§ WHAT THE EXERCISE ASKS:
Repeat exactly the lines from the start of the entries below through the line containing "buf+inv | 365 | 1099". Omit the rest.

§ INPUT DATA:
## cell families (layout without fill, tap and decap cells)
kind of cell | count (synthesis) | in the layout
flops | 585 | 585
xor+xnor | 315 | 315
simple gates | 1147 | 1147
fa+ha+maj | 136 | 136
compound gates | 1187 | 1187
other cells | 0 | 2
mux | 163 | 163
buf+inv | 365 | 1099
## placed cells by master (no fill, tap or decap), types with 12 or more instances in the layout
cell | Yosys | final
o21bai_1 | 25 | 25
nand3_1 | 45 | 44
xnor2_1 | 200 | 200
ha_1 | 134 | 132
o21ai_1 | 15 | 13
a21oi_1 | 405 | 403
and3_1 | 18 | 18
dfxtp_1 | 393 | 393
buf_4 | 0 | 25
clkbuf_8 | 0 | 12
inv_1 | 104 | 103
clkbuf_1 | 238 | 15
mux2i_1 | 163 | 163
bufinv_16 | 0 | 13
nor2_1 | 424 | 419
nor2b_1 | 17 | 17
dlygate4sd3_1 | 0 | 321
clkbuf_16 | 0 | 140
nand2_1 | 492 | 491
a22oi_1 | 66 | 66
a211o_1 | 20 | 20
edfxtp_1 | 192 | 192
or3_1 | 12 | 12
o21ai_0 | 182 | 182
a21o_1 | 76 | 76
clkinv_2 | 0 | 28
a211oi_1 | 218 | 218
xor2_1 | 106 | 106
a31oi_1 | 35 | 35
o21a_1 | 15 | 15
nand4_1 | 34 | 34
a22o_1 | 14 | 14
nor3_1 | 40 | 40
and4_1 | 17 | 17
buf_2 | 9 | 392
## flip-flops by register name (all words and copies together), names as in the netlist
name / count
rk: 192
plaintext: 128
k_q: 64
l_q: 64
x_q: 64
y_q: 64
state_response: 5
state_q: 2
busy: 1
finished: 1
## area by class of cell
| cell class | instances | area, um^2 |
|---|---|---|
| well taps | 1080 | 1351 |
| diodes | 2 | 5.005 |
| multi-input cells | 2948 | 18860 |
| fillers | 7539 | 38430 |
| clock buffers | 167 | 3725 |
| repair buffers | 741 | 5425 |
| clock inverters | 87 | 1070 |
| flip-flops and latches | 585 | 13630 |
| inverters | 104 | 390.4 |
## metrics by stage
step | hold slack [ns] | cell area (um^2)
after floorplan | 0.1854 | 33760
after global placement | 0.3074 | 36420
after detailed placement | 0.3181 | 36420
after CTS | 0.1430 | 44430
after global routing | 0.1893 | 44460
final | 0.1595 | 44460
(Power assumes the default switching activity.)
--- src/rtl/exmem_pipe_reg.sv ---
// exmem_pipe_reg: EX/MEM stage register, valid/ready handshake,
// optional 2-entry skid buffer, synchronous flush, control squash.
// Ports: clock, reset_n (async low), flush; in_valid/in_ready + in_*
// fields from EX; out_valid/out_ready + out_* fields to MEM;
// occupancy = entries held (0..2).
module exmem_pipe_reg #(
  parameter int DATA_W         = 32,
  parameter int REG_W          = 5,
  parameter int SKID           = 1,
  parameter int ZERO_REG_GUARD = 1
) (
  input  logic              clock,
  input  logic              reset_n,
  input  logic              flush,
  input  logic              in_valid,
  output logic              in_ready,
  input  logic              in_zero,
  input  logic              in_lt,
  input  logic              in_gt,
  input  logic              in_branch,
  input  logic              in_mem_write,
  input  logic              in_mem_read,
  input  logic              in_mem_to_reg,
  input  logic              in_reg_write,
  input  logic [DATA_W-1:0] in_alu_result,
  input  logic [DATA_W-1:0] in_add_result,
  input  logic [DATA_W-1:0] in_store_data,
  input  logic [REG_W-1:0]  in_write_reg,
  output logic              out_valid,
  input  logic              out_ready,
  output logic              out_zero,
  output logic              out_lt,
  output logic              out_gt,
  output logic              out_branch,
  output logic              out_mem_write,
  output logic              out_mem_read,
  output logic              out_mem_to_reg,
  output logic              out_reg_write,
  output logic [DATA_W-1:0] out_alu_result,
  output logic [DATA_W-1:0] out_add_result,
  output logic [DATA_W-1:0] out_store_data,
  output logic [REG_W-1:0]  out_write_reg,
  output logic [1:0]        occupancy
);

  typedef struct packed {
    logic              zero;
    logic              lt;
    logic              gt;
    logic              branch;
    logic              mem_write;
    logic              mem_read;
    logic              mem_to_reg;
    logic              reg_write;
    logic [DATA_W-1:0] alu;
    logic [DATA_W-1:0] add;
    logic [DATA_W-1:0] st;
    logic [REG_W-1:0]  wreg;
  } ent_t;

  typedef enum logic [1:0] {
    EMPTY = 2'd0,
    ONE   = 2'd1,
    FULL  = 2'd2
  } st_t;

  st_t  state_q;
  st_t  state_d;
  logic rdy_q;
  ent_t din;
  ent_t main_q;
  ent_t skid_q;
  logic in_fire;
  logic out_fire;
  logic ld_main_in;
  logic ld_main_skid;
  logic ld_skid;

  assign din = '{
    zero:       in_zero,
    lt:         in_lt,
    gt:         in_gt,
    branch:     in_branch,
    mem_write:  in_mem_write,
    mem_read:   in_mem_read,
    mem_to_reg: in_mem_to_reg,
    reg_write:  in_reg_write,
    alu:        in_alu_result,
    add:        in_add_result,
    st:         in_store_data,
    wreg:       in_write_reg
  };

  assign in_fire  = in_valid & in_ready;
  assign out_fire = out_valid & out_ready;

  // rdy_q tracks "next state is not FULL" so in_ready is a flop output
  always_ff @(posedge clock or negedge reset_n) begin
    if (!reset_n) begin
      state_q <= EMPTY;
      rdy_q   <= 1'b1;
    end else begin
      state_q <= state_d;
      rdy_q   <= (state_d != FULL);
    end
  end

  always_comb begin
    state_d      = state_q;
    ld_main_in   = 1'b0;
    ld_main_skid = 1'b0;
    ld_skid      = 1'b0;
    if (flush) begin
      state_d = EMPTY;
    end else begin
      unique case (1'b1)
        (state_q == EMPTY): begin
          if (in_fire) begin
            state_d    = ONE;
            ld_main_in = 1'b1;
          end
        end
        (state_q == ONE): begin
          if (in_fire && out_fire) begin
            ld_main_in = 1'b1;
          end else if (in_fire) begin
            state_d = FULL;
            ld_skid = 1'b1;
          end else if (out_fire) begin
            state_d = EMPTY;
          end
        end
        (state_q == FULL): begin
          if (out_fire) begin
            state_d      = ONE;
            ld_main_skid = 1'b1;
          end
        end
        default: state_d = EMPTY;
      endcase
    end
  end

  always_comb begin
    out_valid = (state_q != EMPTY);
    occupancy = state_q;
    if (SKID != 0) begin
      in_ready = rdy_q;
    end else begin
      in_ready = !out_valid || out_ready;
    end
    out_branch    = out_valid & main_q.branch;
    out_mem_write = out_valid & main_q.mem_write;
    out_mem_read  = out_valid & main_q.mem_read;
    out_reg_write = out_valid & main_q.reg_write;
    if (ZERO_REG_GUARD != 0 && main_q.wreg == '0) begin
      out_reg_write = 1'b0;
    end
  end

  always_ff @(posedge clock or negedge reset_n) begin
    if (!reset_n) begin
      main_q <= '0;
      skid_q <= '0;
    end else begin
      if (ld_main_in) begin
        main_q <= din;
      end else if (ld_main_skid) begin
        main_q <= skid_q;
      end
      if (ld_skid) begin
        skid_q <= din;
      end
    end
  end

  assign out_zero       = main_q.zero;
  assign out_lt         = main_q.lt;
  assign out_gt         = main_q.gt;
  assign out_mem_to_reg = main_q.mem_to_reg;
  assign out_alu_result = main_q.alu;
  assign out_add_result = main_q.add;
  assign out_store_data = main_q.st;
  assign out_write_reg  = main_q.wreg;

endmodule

§ EXPECTED ANSWER:
## cell families (layout without fill, tap and decap cells)
kind of cell | count (synthesis) | in the layout
flops | 585 | 585
xor+xnor | 315 | 315
simple gates | 1147 | 1147
fa+ha+maj | 136 | 136
compound gates | 1187 | 1187
other cells | 0 | 2
mux | 163 | 163
buf+inv | 365 | 1099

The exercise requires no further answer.